Member of Parliament for Colchester
- In office 1 May 1997 – 30 March 2015
- Preceded by: Constituency created
- Succeeded by: Will Quince
- Majority: 6,982 (15.1%)

Personal details
- Born: 31 March 1946 (age 80) London, England
- Party: Liberal Democrat (1988–present)
- Other political affiliations: Labour (1971–81) SDP (1981–88)

= Bob Russell (British politician) =

British politician

Sir Robert Edward Russell (born 31 March 1946) is a former Liberal Democrat politician in the United Kingdom who was the Member of Parliament for Colchester from 1997 to 2015. He was first elected at the 1997 United Kingdom general election and won subsequent re-election in 2001, 2005 and 2010; he was defeated in the 2015 United Kingdom general election by the Conservative candidate Will Quince.

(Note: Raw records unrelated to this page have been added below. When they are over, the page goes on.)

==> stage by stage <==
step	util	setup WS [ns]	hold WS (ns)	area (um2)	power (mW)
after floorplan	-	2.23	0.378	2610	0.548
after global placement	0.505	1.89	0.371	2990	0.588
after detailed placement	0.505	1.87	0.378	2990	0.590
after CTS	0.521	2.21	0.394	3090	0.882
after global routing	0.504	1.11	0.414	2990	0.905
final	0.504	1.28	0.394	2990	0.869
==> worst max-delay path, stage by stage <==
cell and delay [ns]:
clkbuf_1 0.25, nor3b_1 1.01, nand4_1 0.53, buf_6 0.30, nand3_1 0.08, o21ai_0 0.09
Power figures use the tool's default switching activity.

Russell was knighted for public service in the 2012 New Year Honours. He holds the ceremonial position of High Steward of Colchester.

==Career==
Prior to his first election to the House of Commons, Russell was a councillor representing New Town ward continuously from 1978 to 2002. He was originally elected as a Labour Party candidate before defecting to the Social Democratic Party in 1981, and then standing as a Liberal Democrat candidate from 1988 onwards. He held a dual mandate of Member of Parliament and councillor from 1997 to 2002.

He was leader of Colchester Borough Council until 1991, having previously served as Mayor of Colchester for the year 1986–87.

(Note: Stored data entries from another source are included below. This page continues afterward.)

`config.mk`:
```
export PLATFORM = sky130hd
export DESIGN_NAME = pctl_top
export DESIGN_NICKNAME = d
export VERILOG_FILES = /design/src/pctl_pkg.sv /design/src/pctl_top.sv
export SDC_FILE = /design/constraint.sdc
export NUM_CORES = 1
export LEC_CHECK = 0
export BUFFER_PORTS_ARGS = -buffer_cell sky130_fd_sc_hd__clkbuf_2
export CORE_MARGIN = 2
export CORE_UTILIZATION = 45
export DETAILED_ROUTE_END_ITERATION = 7
export PLACE_DENSITY = 0.65
export SYNTH_ARGS = -nofsm -noshare
export SYNTH_HDL_FRONTEND = slang
export SYNTH_SLANG_ARGS = --single-unit
```
`constraint.sdc`:
```
create_clock -name mclk -period 15.3 [get_ports mclk]
set_clock_uncertainty 0.15 [all_clocks]
set_input_delay 4.59 -clock mclk [delete_from_list [all_inputs] [get_ports mclk]]
set_output_delay 4.59 -clock mclk [all_outputs]
set_load 0.01 [all_outputs]
```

Prior to standing as parliamentary candidate for the Liberal Democrats, Russell stood unsuccessfully for Parliament for Colchester in 1979 as a Labour candidate.

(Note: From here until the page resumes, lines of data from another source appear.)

**config.mk**
```make
export PLATFORM = sky130hd
export DESIGN_NAME = servo_digital_input_functions
export DESIGN_NICKNAME = d
export VERILOG_FILES = /design/src/rtl/servo_input_pkg.sv /design/src/rtl/servo_digital_input_functions.sv /design/src/rtl/input_filter.sv /design/src/rtl/func_decoder.sv
export SDC_FILE = /design/constraint.sdc
export NUM_CORES = 1
export LEC_CHECK = 0
export BUFFER_PORTS_ARGS = -buffer_cell sky130_fd_sc_hd__buf_4
export CAP_MARGIN = 20
export CORE_MARGIN = 4
export CORE_UTILIZATION = 55
export CTS_CLUSTER_SIZE = 16
export DETAILED_ROUTE_END_ITERATION = 7
export PLACE_DENSITY = 0.86
export SLEW_MARGIN = 20
export SYNTH_ARGS = -nofsm -noshare
export SYNTH_HDL_FRONTEND = slang
export SYNTH_SLANG_ARGS = --single-unit
export TNS_END_PERCENT = 10
```
**constraint.sdc**
```tcl
create_clock -name clock -period 2.8 [get_ports clock]
set_clock_uncertainty 0.2 [all_clocks]
set_input_delay 0.28 -clock clock [delete_from_list [all_inputs] [get_ports clock]]
set_output_delay 0.28 -clock clock [all_outputs]
set_load 0.02 [all_outputs]
```
**src/rtl/servo_input_pkg.sv**
```systemverilog
// Shared constants and types for the digital input function decoder
package servo_input_pkg;

    // Function codes assigned to digital input lines
    localparam logic [3:0] FN_DRIVE_ENABLE  = 4'h1;
    localparam logic [3:0] FN_FAULT_CLEAR   = 4'h2;
    localparam logic [3:0] FN_GAIN_BOOST    = 4'h3;
    localparam logic [3:0] FN_DEV_CLEAR     = 4'h4;
    localparam logic [3:0] FN_STANDSTILL    = 4'h5;
    localparam logic [3:0] FN_DIR_INVERT    = 4'h6;
    localparam logic [3:0] FN_MOTION_HOLD   = 4'h7;
    localparam logic [3:0] FN_MOVE_TRIGGER  = 4'h8;
    localparam logic [3:0] FN_TORQUE_LIMIT  = 4'h9;
    localparam logic [3:0] FN_SPEED_LIMIT   = 4'ha;
    localparam logic [3:0] FN_POS_SEL0      = 4'hb;
    localparam logic [3:0] FN_POS_SEL1      = 4'hc;
    localparam logic [3:0] FN_POS_SEL2      = 4'hd;

    localparam int         NUM_INPUTS       = 8;
    localparam int         NUM_POSITIONS    = 8;
    localparam logic [1:0] GAIN_SWITCH_ON   = 2'h1;

    // Input filter: time in ns and derived count at 100 MHz
    localparam int         CLK_PERIOD_NS    = 10;
    localparam int         FILTER_TIME_NS   = 100;
    localparam int         FILTER_CYCLES    = (FILTER_TIME_NS + CLK_PERIOD_NS - 1) / CLK_PERIOD_NS;
    localparam logic [3:0] FILTER_CNT_MAX   = 4'(FILTER_CYCLES - 1);

    localparam logic [3:0] FUNC_CODE_RESET  = 4'h0;
    localparam logic       FLAG_RESET       = 1'b0;

    typedef enum logic [2:0]
    {
        MODE_EXT_PULSE = 3'b000,
        MODE_INT_POS   = 3'b001,
        MODE_SPEED     = 3'b010,
        MODE_TORQUE    = 3'b011
    } control_mode_type;

    typedef enum logic [1:0]
    {
        CLR_DEVIATION = 2'b00,
        CLR_FEEDBACK  = 2'b01,
        CLR_ABORT     = 2'b10,
        CLR_ABORT_REPORT = 2'b11
    } clear_mode_type;

    typedef struct packed
    {
        logic drive_enable_input;
        logic fault_clear_input;
        logic gain_boost_input;
        logic deviation_clear_input;
        logic standstill_lock_input;
        logic direction_invert_input;
        logic motion_hold_input;
        logic move_trigger_input;
        logic torque_limit_enable_input;
        logic speed_limit_enable_input;
        logic position_select_bit0;
        logic position_select_bit1;
        logic position_select_bit2;
    } input_funcs_type;

    typedef struct packed
    {
        logic       servo_ready;
        logic       fault_clear_pulse;
        logic       gain_boosted;
        logic       deviation_reset_pulse;
        logic       feedback_reset_pulse;
        logic       abort_motion_pulse;
        logic       standstill_hold;
        logic       direction_inverted;
        logic       position_paused;
        logic       move_start_pulse;
        logic [2:0] move_index;
        logic       torque_limit_active;
        logic       torque_limit_from_analog;
        logic       speed_limit_active;
        logic       speed_limit_from_analog;
    } motion_ctrl_type;

    // Returns the function code of one input line
    function automatic logic [3:0] code_of(input logic [31:0] codes, input int idx);
        return codes[idx*4 +: 4];
    endfunction

endpackage

```
**src/rtl/servo_digital_input_functions.sv**
```systemverilog
// Digital input function unit: filters, decodes and applies input functions
`timescale 1ns/1ps
`default_nettype none
// Functional notes
// - Drive-enable input makes the drive servo-ready, gated by the servo-on setting.
// - Fault-clear input clears latched faults marked clearable.
// - Speed/position mode, gain switch 1, gain-boost input boosts gain.
// - Deviation-clear input runs the action the clear mode selects.
// - Deviation reset option, only in external pulse and internal position modes.
// - Feedback and rotation count reset, only in both position modes.
// - Abort option, internal position only: drop pulses, stop motion.
// - Abort-and-report option: stop, then raise target reached once stopped.
// - Standstill lock holds position while on and speed below threshold.
// - Direction invert reverses command in internal position, speed, torque modes.
// - Motion hold pauses internal position command until released.
// - Move trigger acts on rising edge only, internal position mode only.
// - Each trigger starts move to position indexed by select bits then.
// - Torque limit enable validates torque limit in speed and position modes.
// - Torque limit source is internal parameter or analog per configuration.
// - Speed limit enable validates speed limit in torque mode.
// - Speed limit source is internal parameter or analog per configuration.
// - Select inputs codes 11 to 13 form binary index of eight positions.
module servo_digital_input_functions
    import servo_input_pkg::*;
(
    input  wire logic                    clock,
    input  wire logic                    sys_rst,
    input  wire logic                    clk_en,
    input  wire logic [NUM_INPUTS-1:0]   input_lines,
    input  wire logic [NUM_INPUTS*4-1:0] input_codes,
    input  wire control_mode_type        control_mode,
    input  wire clear_mode_type          clear_mode_setting,
    input  wire logic [1:0]              gain_switch_setting,
    input  wire logic                    servo_on_setting,
    input  wire logic [15:0]             zero_speed_threshold,
    input  wire logic [15:0]             motor_speed,
    input  wire logic                    motor_stopped,
    input  wire logic                    fault_latched,
    input  wire logic                    fault_clearable,
    input  wire logic                    torque_source_analog,
    input  wire logic                    speed_source_analog,
    output var  motion_ctrl_type         ctrl,
    output var  logic                    fault_active,
    output var  logic                    target_reached_output
);

    ////////////////////////////////////////////////////////////////////////
    // Input conditioning
    logic [NUM_INPUTS-1:0] clean_lines;
    input_funcs_type       funcs;

    for (genvar g = 0; g < NUM_INPUTS; g++)
    begin : g_filt
        input_filter u_filt
        (
            .clock     (clock),
            .sys_rst   (sys_rst),
            .clk_en    (clk_en),
            .raw_in    (input_lines[g]),
            .clean_out (clean_lines[g])
        );
    end

    func_decoder u_dec
    (
        .lines (clean_lines),
        .codes (input_codes),
        .funcs (funcs)
    );

    ////////////////////////////////////////////////////////////////////////
    // Mode qualifiers
    logic in_pos_mode;
    logic in_int_pos;
    logic in_speed_pos;
    logic in_torque;

    assign in_int_pos   = (control_mode == MODE_INT_POS);
    assign in_pos_mode  = (control_mode == MODE_INT_POS) || (control_mode == MODE_EXT_PULSE);
    assign in_speed_pos = in_pos_mode || (control_mode == MODE_SPEED);
    assign in_torque    = (control_mode == MODE_TORQUE);

    ////////////////////////////////////////////////////////////////////////
    // Edge and fault state
    typedef enum logic [1:0]
    {
        ST_IDLE    = 2'b00,
        ST_STOPPING = 2'b01,
        ST_REACHED = 2'b10
    } abort_state_type;

    abort_state_type state_ff;
    abort_state_type nxt_state;
    logic            trig_prev_ff;
    logic            nxt_trig_prev;
    logic            clr_prev_ff;
    logic            nxt_clr_prev;
    logic            fault_ff;
    logic            nxt_fault;
    logic            trig_rise;
    logic            clr_rise;
    motion_ctrl_type ctrl_ff;
    motion_ctrl_type nxt_ctrl;

    assign trig_rise = funcs.move_trigger_input && !trig_prev_ff;
    assign clr_rise  = funcs.deviation_clear_input && !clr_prev_ff;

    always_comb
    begin
        nxt_trig_prev = funcs.move_trigger_input;
        nxt_clr_prev  = funcs.deviation_clear_input;
        nxt_state     = state_ff;
        nxt_fault     = fault_ff;
        // A new fault in the clear cycle must not be lost: set wins
        if (funcs.fault_clear_input && fault_clearable)
        begin
            nxt_fault = 1'b0;
        end
        if (fault_latched)
        begin
            nxt_fault = 1'b1;
        end
        unique case (state_ff)
            ST_IDLE:
            begin
                if (clr_rise && in_int_pos && clear_mode_setting == CLR_ABORT_REPORT)
                begin
                    nxt_state = ST_STOPPING;
                end
            end
            ST_STOPPING:
            begin
                if (motor_stopped)
                begin
                    nxt_state = ST_REACHED;
                end
            end
            ST_REACHED:
            begin
                // Report stands until the next move begins
                if (trig_rise && in_int_pos)
                begin
                    nxt_state = ST_IDLE;
                end
            end
            default:
            begin
                nxt_state = ST_IDLE;
            end
        endcase
    end

    ////////////////////////////////////////////////////////////////////////
    // Motion controller commands
    always_comb
    begin
        nxt_ctrl                       = '0;
        nxt_ctrl.servo_ready           = funcs.drive_enable_input && servo_on_setting;
        nxt_ctrl.fault_clear_pulse     = funcs.fault_clear_input && fault_clearable;
        nxt_ctrl.gain_boosted          = in_speed_pos && funcs.gain_boost_input
                                         && gain_switch_setting == GAIN_SWITCH_ON;
        // Clear acts once per activation, so a held input does not keep zeroing
        if (clr_rise)
        begin
            unique case (clear_mode_setting)
                CLR_DEVIATION:  nxt_ctrl.deviation_reset_pulse = in_pos_mode;
                CLR_FEEDBACK:   nxt_ctrl.feedback_reset_pulse  = in_pos_mode;
                CLR_ABORT:      nxt_ctrl.abort_motion_pulse    = in_int_pos;
                CLR_ABORT_REPORT: nxt_ctrl.abort_motion_pulse  = in_int_pos;
            endcase
        end
        nxt_ctrl.standstill_hold       = funcs.standstill_lock_input
                                         && motor_speed < zero_speed_threshold;
        nxt_ctrl.direction_inverted    = funcs.direction_invert_input
                                         && (in_int_pos || control_mode == MODE_SPEED
                                             || in_torque);
        nxt_ctrl.position_paused       = funcs.motion_hold_input && in_int_pos;
        nxt_ctrl.move_start_pulse      = trig_rise && in_int_pos;
        nxt_ctrl.move_index            = ctrl_ff.move_index;
        if (trig_rise && in_int_pos)
        begin
            // Relies on the controller holding select lines steady here
            nxt_ctrl.move_index = {funcs.position_select_bit2, funcs.position_select_bit1,
                                   funcs.position_select_bit0};
        end
        nxt_ctrl.torque_limit_active      = funcs.torque_limit_enable_input
                                            && in_speed_pos;
        nxt_ctrl.torque_limit_from_analog = torque_source_analog;
        nxt_ctrl.speed_limit_active       = funcs.speed_limit_enable_input && in_torque;
        nxt_ctrl.speed_limit_from_analog  = speed_source_analog;
    end

    always_ff @(posedge clock or posedge sys_rst)
    begin
        if (sys_rst)
        begin
            state_ff     <= ST_IDLE;
            trig_prev_ff <= FLAG_RESET;
            clr_prev_ff  <= FLAG_RESET;
            fault_ff     <= FLAG_RESET;
            ctrl_ff      <= '0;
        end
        else if (clk_en)
        begin
            state_ff     <= nxt_state;
            trig_prev_ff <= nxt_trig_prev;
            clr_prev_ff  <= nxt_clr_prev;
            fault_ff     <= nxt_fault;
            ctrl_ff      <= nxt_ctrl;
        end
    end

    assign ctrl                  = ctrl_ff;
    assign fault_active          = fault_ff;
    assign target_reached_output = (state_ff == ST_REACHED);
endmodule
`default_nettype wire

```
**src/rtl/input_filter.sv**
```systemverilog
// Two-flop synchroniser followed by a stability filter for one input line
`timescale 1ns/1ps
`default_nettype none
module input_filter
    import servo_input_pkg::*;
(
    input  wire logic clock,
    input  wire logic sys_rst,
    input  wire logic clk_en,
    input  wire logic raw_in,
    output var  logic clean_out
);

    logic       sync1_ff;
    logic       sync2_ff;
    logic [3:0] cnt_ff;
    logic       clean_ff;
    logic [3:0] nxt_cnt;
    logic       nxt_clean;

    ////////////////////////////////////////////////////////////////////////
    always_comb
    begin
        nxt_cnt   = cnt_ff;
        nxt_clean = clean_ff;
        // Changes must persist a full filter time, so a bounce never passes
        if (sync2_ff == clean_ff)
        begin
            nxt_cnt = 4'h0;
        end
        else if (cnt_ff == FILTER_CNT_MAX)
        begin
            nxt_cnt   = 4'h0;
            nxt_clean = sync2_ff;
        end
        else
        begin
            nxt_cnt = cnt_ff + 4'h1;
        end
    end

    always_ff @(posedge clock or posedge sys_rst)
    begin
        if (sys_rst)
        begin
            sync1_ff <= FLAG_RESET;
            sync2_ff <= FLAG_RESET;
            cnt_ff   <= 4'h0;
            clean_ff <= FLAG_RESET;
        end
        else if (clk_en)
        begin
            sync1_ff <= raw_in;
            sync2_ff <= sync1_ff;
            cnt_ff   <= nxt_cnt;
            clean_ff <= nxt_clean;
        end
    end

    assign clean_out = clean_ff;
endmodule
`default_nettype wire

```
**src/rtl/func_decoder.sv**
```systemverilog
// Maps filtered input lines onto functions by their assigned codes
`timescale 1ns/1ps
`default_nettype none
module func_decoder
    import servo_input_pkg::*;
(
    input  wire logic [NUM_INPUTS-1:0]   lines,
    input  wire logic [NUM_INPUTS*4-1:0] codes,
    output var  input_funcs_type         funcs
);

    // Several lines may share a code; they are ORed together
    function automatic logic any_with(input logic [3:0] fn, input logic [NUM_INPUTS-1:0] l,
                                      input logic [31:0] c);
        logic hit;
        hit = 1'b0;
        for (int i = 0; i < NUM_INPUTS; i++)
        begin
            hit = hit | (l[i] && code_of(c, i) == fn);
        end
        return hit;
    endfunction

    always_comb
    begin
        funcs.drive_enable_input        = any_with(FN_DRIVE_ENABLE, lines, codes);
        funcs.fault_clear_input         = any_with(FN_FAULT_CLEAR, lines, codes);
        funcs.gain_boost_input          = any_with(FN_GAIN_BOOST, lines, codes);
        funcs.deviation_clear_input     = any_with(FN_DEV_CLEAR, lines, codes);
        funcs.standstill_lock_input     = any_with(FN_STANDSTILL, lines, codes);
        funcs.direction_invert_input    = any_with(FN_DIR_INVERT, lines, codes);
        funcs.motion_hold_input         = any_with(FN_MOTION_HOLD, lines, codes);
        funcs.move_trigger_input        = any_with(FN_MOVE_TRIGGER, lines, codes);
        funcs.torque_limit_enable_input = any_with(FN_TORQUE_LIMIT, lines, codes);
        funcs.speed_limit_enable_input  = any_with(FN_SPEED_LIMIT, lines, codes);
        funcs.position_select_bit0      = any_with(FN_POS_SEL0, lines, codes);
        funcs.position_select_bit1      = any_with(FN_POS_SEL1, lines, codes);
        funcs.position_select_bit2      = any_with(FN_POS_SEL2, lines, codes);
    end

endmodule
`default_nettype wire

```
==> qor.txt, run 1 <==
Post-synthesis adder-cell area fraction: 0.07904
Worst Path Required: 2.85 ns
Routed length per instance: 18.55 um
Critical path's top delay family: simple AND/OR/NAND/NOR gates
Grt total ovfl: 0
Worst-Margin Slew: 0.6778 ns
Worst path slowest cell: or3_1
Postcts setup bufs: 0
Count leader, synth: dfrtp_1
CP Max Fanout: 6
Final ANT Viol Nets: 0
Area of the multi-input gates: 0.002766 mm2
Largest net degree at the start of global routing: 79
Share of layout cells above drive strength 1: 0.2461
Vias: 4634
Die width: 102.5 um
I/O pin count: 107
# setup viols final: 0
Final Power: 0.002900 W
Drt first pass iters: 5
Area leader, netlist: dfrtp_1
Final Hold Viols: 0
Die Span Y: 102.5 um
CP cell instances: or3b_1, o32ai_1, nor4_1, or3_1, mux2_4
Htree depth: 3
Peak supply drop: 0.0003730 V
Vias/cell: 6.146
Number of max-cap violations: 0
# port buffers: 106
Fmax: 0.4218 GHz
Yosys warning count: 0
Xor/xnor share of the synthesized area: 0.01428
Syn Area/Cell: 9.437 um2
Clock Sinks: 78
GPL Wtd Cong: 1.082
Synth area leaders: dfrtp_1, ha_1, mux2_2, o22ai_1, nand2b_1
Number of global-route vias before repair: 4645
CP bufs+invs: 0
Clk pin slew, worst setup/hold paths: 0.09 ns
First-pass GRT wire length: 22400 um
Relative slew slack: 0.5440
Top FF cell, synth: dfrtp_1
Worst setup SP type: flop
Dpl cell area: 0.005808 mm2
Drt total wl: 13990 um
Leakage: 2.834 nW
Fill count: 648
Register Area: 0.001952 mm2
Status: complete, no violations
Largest family of logic cells by synthesized area: simple AND/OR/NAND/NOR gates
Syn Inst Count: 520
Area grow syn2layout: 26.75%
CTS tree: built
DRC viols: 0
Compound-Gate Fraction of Synth Area: 0.1517
Clock root buffer master: clkbuf_8
Initial Util: 0.5627
PD cells: 466.2 mW/mm2
Simple logic cell fraction of the synthesized area: 0.2336
Minimum clock period: 2.371 ns
EDFF count, synth: 0
Tot GR Track Use: 0.2749
Die ar.: 0.01050 mm2
Hold Crit Class: in -> reg
Post-Syn Area: 0.004907 mm2
Seq/Total Area, Yosys: 0.3978
Post-DP HPWL: 10670 um
CP Capture Type: flop
Final worst-path cycle share: 0.8466
Cts bufs inserted: 9
Antenna violations before repair: 0
RSZ-0062 raised after global routing: false
Mux share of post-synthesis cell area: 0.08516
Skew-Pair Late Insertion Delay: 0.35 ns
Unique masters post-synth: 51
Share of the synthesized area in the top cell type: 0.3978
CTS Buffer Depth: 2
Core Rows: 34
Most common library cells after synthesis: dfrtp_1, nand2_1, inv_1
Initial DRC Count: 323
CP max stage delay: 0.49 ns
Crit Path Class: reg -> reg
Post-Route Setup TNS: 0 ns
Max-slew violation count: 0
Async SR Flop Fraction: 1.000
Antenna cells: 0
CORE AREA: 0.008721 mm2
CP arrival: 2.42 ns
Net Count, Synth: 639
#FFs+latches synth: 78
Design Area, Final: 0.006220 mm2
Final #Nets: 760
Final Util: 0.7132
## cell type report
type,count,share of cell area
multi-input combinational,394,0.4448
sequential,78,0.3138
timing repair buffer,125,0.1593
tap,108,0.02173
clock inverter,7,0.02052
clock buffer,9,0.01992
inverter,33,0.01992
## cells by family after synthesis
group,after synthesis
xor+xnor,8
buf+inv,48
compound gates,106
simple gates,212
flops,78
mux,37
fa+ha+maj,31
## stage by stage
step | worst slack, ns | cells | hold WS (ns)
floorplan | 0.3250 | 520 | 0.1766
finish | 0.4295 | 754 | 0.03114
global route | 0.3716 | 754 | 0.02964
CTS | 0.4391 | 754 | 0.009837
global placement | 0.5357 | 722 | 0.2070
detailed placement | 0.4627 | 722 | 0.2141
## flip-flops by register name, summed over array words and instances (netlist names)
| register | flops |
|---|---|
| g_filt.u_filt.sync1_ff | 8 |
| clr_prev_ff | 1 |
| state_ff | 2 |
| g_filt.u_filt.cnt_ff | 32 |
| trig_prev_ff | 1 |
| g_filt.u_filt.clean_out | 8 |
| ctrl | 17 |
| g_filt.u_filt.sync2_ff | 8 |
| fault_active | 1 |
## cells in the final DEF, fill, tap and decap left out, drive strengths merged, types with 13 or more instances in the layout
master / netlist / routed
nor2: 27 / 27
nand2b: 26 / 26
nand2: 43 / 43
dlygate4sd3: 0 / 16
o22ai: 27 / 27
o32ai: 13 / 13
inv: 33 / 37
ha: 31 / 31
nor3: 31 / 31
o21ai: 21 / 21
mux2: 29 / 29
buf: 7 / 109
nand3: 19 / 19
nand3b: 16 / 16
dfrtp: 78 / 78
## tightest hold or removal path, delay by kind of cell
kind,cells,cell delay [ns]
buffers and inverters,1,0.11
AO/OA/AOI/OAI,1,0.06
AND/OR/NAND/NOR,1,0.10
## power breakdown
group | switching, W | leakage, nW | internal (W)
registers | 0.0000941 | 1.02 | 0.00122
logic | 0.000255 | 1.69 | 0.000257
clock network | 0.000465 | 0.127 | 0.000608
total | 0.000814 | 2.83 | 0.00209
## what timing repair did
action,CTS,global route
hold buffers,16,0
resized for setup,0,0
endpoints found under the hold margin,95,0
## metal layers
metal,wire length [um],track usage
met1,5487,0.3362
met3,1163,0.07372
met5,0,0
met2,7061,0.4762
met4,278,0.07871
## worst paths after layout
kind	start	endpoint	slack, ns	cells after the start
setup / recovery	g_filt[2].u_filt.clean_out	ctrl[5]	0.43	5
max in group asynchronous	sys_rst	g_filt[4].u_filt.clean_out	1.69	4
hold / removal	gain_switch_setting[0]	ctrl[14]	0.03	3
min in group asynchronous	sys_rst	ctrl[15]	0.35	4
hold reg to reg	ctrl[16]	ctrl[16]	0.30	1
setup reg to reg	g_filt[2].u_filt.clean_out	ctrl[5]	0.43	5
Power figures use the tool's default switching activity.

Russell was the Liberal Democrats' spokesman on Culture, Media and Sport from 2002 to 2005, when he was replaced by Don Foster. He was a member of the Liberal Democrat Shadow Defence team until the formation of the Conservative – Liberal Democrat Coalition Government on 11 May 2010, at which point he became a backbencher.

At the 2010 general election Russell's majority was 6,982 votes (15.1%). In 2011, Russell was a member of the special Select Committee set up to scrutinise the Armed Forces Bill which was passed.

During his period in parliament, Russell was a member of the Beveridge Group, vice-chair of the All Party Parliamentary Flag Group and sat on the Defence Select Committee.

Following his defeat at the 2015 general election, he was appointed the High Steward of Colchester (also known as High Sheriff of Colchester), a position he currently holds. He stood at the 2017 general election as the Liberal Democrat candidate for his former seat, finishing in third place.

===Causes===
Russell is known for supporting unusual causes, such as petitioning the House of Commons for the return of Young's bitter to the Strangers' Bar. He spoke out against celebrity tax exiles, including Lewis Hamilton. He campaigned against the 1996 sale of Ministry of Defence housing to Annington Homes and for soldiers' housing to be improved.

===Controversy===
In December 2010, a reply that Russell wrote to a constituent who was concerned about the cost of the upcoming Royal Wedding of Prince William and Catherine Middleton was published. In it, Russell told the constituent to "get a life and stop whinging". In 2011, he followed this up with a contentious letter to a member of the public who had asked whether he would lend support to Colchester's new Visual Arts Facility (later to become Firstsite). Referring to alleged implications that he did not support the arts as "Rubbish[,] man!", Russell accused those in support of Firstsite as "expecting the council to fund their social life".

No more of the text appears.